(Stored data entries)

______________________________

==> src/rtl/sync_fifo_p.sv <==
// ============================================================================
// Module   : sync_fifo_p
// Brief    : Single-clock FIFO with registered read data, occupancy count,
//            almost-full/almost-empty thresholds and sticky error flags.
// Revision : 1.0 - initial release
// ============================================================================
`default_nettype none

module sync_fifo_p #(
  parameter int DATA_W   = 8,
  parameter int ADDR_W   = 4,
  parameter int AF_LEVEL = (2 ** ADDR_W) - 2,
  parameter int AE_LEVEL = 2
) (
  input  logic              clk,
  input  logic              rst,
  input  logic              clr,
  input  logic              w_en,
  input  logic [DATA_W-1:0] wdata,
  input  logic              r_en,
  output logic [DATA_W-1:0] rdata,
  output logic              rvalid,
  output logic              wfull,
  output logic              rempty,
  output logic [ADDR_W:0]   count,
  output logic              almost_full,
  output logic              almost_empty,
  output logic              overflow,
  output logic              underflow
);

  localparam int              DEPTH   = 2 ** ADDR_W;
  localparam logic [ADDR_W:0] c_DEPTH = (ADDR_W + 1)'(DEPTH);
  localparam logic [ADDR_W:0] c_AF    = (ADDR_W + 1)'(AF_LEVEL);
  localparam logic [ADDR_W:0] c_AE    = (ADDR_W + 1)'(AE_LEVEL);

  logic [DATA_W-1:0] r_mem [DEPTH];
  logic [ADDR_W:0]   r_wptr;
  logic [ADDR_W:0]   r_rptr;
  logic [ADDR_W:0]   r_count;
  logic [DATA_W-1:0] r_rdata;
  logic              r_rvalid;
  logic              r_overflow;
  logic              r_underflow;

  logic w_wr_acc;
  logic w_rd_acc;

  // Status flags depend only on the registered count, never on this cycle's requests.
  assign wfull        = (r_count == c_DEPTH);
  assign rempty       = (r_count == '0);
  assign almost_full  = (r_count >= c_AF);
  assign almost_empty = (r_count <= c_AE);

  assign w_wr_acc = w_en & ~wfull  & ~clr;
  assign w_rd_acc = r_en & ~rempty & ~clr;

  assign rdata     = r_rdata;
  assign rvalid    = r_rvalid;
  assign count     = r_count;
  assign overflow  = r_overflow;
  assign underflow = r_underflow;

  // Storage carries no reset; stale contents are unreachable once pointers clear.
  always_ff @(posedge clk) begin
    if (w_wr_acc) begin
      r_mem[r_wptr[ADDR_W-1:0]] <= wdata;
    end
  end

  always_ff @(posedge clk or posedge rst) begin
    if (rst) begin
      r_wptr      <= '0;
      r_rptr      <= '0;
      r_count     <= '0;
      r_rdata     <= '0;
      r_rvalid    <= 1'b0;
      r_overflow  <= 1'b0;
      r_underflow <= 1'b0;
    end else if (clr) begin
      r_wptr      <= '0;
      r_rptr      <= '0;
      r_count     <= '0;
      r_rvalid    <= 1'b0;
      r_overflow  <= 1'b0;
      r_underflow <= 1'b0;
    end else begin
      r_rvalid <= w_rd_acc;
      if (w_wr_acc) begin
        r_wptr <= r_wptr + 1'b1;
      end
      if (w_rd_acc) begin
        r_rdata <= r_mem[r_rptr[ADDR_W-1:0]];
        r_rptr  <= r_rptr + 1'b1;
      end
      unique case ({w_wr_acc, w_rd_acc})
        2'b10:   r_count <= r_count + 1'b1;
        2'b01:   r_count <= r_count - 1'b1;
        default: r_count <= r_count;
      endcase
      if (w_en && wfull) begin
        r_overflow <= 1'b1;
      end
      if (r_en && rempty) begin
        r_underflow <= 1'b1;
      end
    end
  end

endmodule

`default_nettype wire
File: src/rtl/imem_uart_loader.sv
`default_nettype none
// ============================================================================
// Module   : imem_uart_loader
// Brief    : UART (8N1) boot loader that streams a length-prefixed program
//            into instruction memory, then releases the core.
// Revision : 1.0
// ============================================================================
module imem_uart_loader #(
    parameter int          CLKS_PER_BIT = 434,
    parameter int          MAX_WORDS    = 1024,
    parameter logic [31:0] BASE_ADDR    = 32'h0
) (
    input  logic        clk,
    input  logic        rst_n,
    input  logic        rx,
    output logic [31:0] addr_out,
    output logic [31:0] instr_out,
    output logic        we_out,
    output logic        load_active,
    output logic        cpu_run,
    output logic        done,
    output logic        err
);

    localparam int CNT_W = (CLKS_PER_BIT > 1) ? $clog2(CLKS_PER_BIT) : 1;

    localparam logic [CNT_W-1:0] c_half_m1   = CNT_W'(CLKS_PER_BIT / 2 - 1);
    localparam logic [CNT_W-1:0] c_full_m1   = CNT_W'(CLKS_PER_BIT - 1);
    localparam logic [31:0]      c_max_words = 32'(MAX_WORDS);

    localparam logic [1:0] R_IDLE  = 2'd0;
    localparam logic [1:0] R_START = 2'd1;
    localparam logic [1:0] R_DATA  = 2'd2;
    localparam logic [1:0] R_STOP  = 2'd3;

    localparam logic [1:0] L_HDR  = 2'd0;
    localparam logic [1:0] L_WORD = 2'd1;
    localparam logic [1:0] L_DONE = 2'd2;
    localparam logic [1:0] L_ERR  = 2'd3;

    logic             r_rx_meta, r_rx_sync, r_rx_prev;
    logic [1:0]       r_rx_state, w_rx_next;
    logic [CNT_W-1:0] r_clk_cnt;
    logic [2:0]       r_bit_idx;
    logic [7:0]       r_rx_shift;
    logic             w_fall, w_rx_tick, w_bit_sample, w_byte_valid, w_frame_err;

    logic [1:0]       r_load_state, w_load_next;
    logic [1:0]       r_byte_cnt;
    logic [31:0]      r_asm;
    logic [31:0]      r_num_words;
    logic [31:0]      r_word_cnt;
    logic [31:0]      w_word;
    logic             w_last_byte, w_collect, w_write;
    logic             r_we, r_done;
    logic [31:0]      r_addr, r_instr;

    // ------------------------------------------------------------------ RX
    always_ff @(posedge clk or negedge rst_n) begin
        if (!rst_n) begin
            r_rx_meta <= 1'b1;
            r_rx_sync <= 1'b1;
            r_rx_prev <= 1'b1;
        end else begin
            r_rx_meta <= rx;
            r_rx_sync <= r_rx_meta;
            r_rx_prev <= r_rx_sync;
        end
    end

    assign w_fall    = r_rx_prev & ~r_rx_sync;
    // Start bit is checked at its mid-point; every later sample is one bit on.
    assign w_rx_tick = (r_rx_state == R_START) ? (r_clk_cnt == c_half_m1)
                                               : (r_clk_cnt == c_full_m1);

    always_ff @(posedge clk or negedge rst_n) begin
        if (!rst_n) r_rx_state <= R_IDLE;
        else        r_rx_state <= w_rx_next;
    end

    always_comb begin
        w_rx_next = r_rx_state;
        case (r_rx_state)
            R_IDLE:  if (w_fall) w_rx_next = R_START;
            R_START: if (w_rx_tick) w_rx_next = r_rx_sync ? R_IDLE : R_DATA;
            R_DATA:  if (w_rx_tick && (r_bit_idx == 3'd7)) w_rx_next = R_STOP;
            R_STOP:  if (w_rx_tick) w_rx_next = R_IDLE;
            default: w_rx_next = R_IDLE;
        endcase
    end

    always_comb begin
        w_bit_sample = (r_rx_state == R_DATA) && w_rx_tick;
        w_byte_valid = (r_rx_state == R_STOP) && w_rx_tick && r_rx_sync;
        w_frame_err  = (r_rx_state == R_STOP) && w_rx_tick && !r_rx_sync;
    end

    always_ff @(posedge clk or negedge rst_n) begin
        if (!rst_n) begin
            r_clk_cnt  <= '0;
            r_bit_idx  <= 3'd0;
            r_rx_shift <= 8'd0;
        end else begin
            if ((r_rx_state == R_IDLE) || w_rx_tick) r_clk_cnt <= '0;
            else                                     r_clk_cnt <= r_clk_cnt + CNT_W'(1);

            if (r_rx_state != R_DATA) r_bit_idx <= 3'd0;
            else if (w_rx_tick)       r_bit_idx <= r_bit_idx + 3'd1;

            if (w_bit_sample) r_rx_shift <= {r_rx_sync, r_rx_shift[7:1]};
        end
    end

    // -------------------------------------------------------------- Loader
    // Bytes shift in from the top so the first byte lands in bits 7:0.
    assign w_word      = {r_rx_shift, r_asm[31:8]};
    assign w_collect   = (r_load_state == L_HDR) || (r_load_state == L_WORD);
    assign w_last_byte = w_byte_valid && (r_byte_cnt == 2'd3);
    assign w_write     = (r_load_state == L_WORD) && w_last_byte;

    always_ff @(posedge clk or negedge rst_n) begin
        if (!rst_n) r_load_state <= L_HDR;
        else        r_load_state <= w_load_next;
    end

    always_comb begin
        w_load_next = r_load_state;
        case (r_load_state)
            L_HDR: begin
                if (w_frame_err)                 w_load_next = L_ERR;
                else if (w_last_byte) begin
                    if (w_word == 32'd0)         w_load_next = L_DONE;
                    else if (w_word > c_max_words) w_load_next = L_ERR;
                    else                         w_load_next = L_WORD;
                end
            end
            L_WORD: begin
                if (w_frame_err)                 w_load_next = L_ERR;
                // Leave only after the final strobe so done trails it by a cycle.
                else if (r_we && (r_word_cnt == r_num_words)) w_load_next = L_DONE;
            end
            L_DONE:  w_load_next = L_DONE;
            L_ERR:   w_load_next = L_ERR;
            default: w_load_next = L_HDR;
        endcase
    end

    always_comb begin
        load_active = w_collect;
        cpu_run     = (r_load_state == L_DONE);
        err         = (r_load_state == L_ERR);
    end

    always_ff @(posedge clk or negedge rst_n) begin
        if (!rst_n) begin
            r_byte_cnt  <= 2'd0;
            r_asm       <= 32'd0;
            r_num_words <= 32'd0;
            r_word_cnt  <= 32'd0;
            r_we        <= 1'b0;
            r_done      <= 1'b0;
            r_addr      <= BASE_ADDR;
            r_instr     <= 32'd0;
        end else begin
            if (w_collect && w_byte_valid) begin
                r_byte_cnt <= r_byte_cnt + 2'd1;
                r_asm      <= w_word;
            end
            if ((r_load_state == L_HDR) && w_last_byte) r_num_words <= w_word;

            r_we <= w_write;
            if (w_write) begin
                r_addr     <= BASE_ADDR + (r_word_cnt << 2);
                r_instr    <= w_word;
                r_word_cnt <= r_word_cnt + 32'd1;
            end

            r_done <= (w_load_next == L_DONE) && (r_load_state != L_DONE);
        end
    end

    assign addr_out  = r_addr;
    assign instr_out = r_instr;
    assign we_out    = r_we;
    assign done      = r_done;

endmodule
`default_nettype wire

______________________________

What is being asked: From the records above, reproduce exactly the lines from the one with "releases the core." to the one with "w_last_byte, w_collect, w_write;", both included, and no others.

Result:
//            into instruction memory, then releases the core.
// Revision : 1.0
// ============================================================================
module imem_uart_loader #(
    parameter int          CLKS_PER_BIT = 434,
    parameter int          MAX_WORDS    = 1024,
    parameter logic [31:0] BASE_ADDR    = 32'h0
) (
    input  logic        clk,
    input  logic        rst_n,
    input  logic        rx,
    output logic [31:0] addr_out,
    output logic [31:0] instr_out,
    output logic        we_out,
    output logic        load_active,
    output logic        cpu_run,
    output logic        done,
    output logic        err
);

    localparam int CNT_W = (CLKS_PER_BIT > 1) ? $clog2(CLKS_PER_BIT) : 1;

    localparam logic [CNT_W-1:0] c_half_m1   = CNT_W'(CLKS_PER_BIT / 2 - 1);
    localparam logic [CNT_W-1:0] c_full_m1   = CNT_W'(CLKS_PER_BIT - 1);
    localparam logic [31:0]      c_max_words = 32'(MAX_WORDS);

    localparam logic [1:0] R_IDLE  = 2'd0;
    localparam logic [1:0] R_START = 2'd1;
    localparam logic [1:0] R_DATA  = 2'd2;
    localparam logic [1:0] R_STOP  = 2'd3;

    localparam logic [1:0] L_HDR  = 2'd0;
    localparam logic [1:0] L_WORD = 2'd1;
    localparam logic [1:0] L_DONE = 2'd2;
    localparam logic [1:0] L_ERR  = 2'd3;

    logic             r_rx_meta, r_rx_sync, r_rx_prev;
    logic [1:0]       r_rx_state, w_rx_next;
    logic [CNT_W-1:0] r_clk_cnt;
    logic [2:0]       r_bit_idx;
    logic [7:0]       r_rx_shift;
    logic             w_fall, w_rx_tick, w_bit_sample, w_byte_valid, w_frame_err;

    logic [1:0]       r_load_state, w_load_next;
    logic [1:0]       r_byte_cnt;
    logic [31:0]      r_asm;
    logic [31:0]      r_num_words;
    logic [31:0]      r_word_cnt;
    logic [31:0]      w_word;
    logic             w_last_byte, w_collect, w_write;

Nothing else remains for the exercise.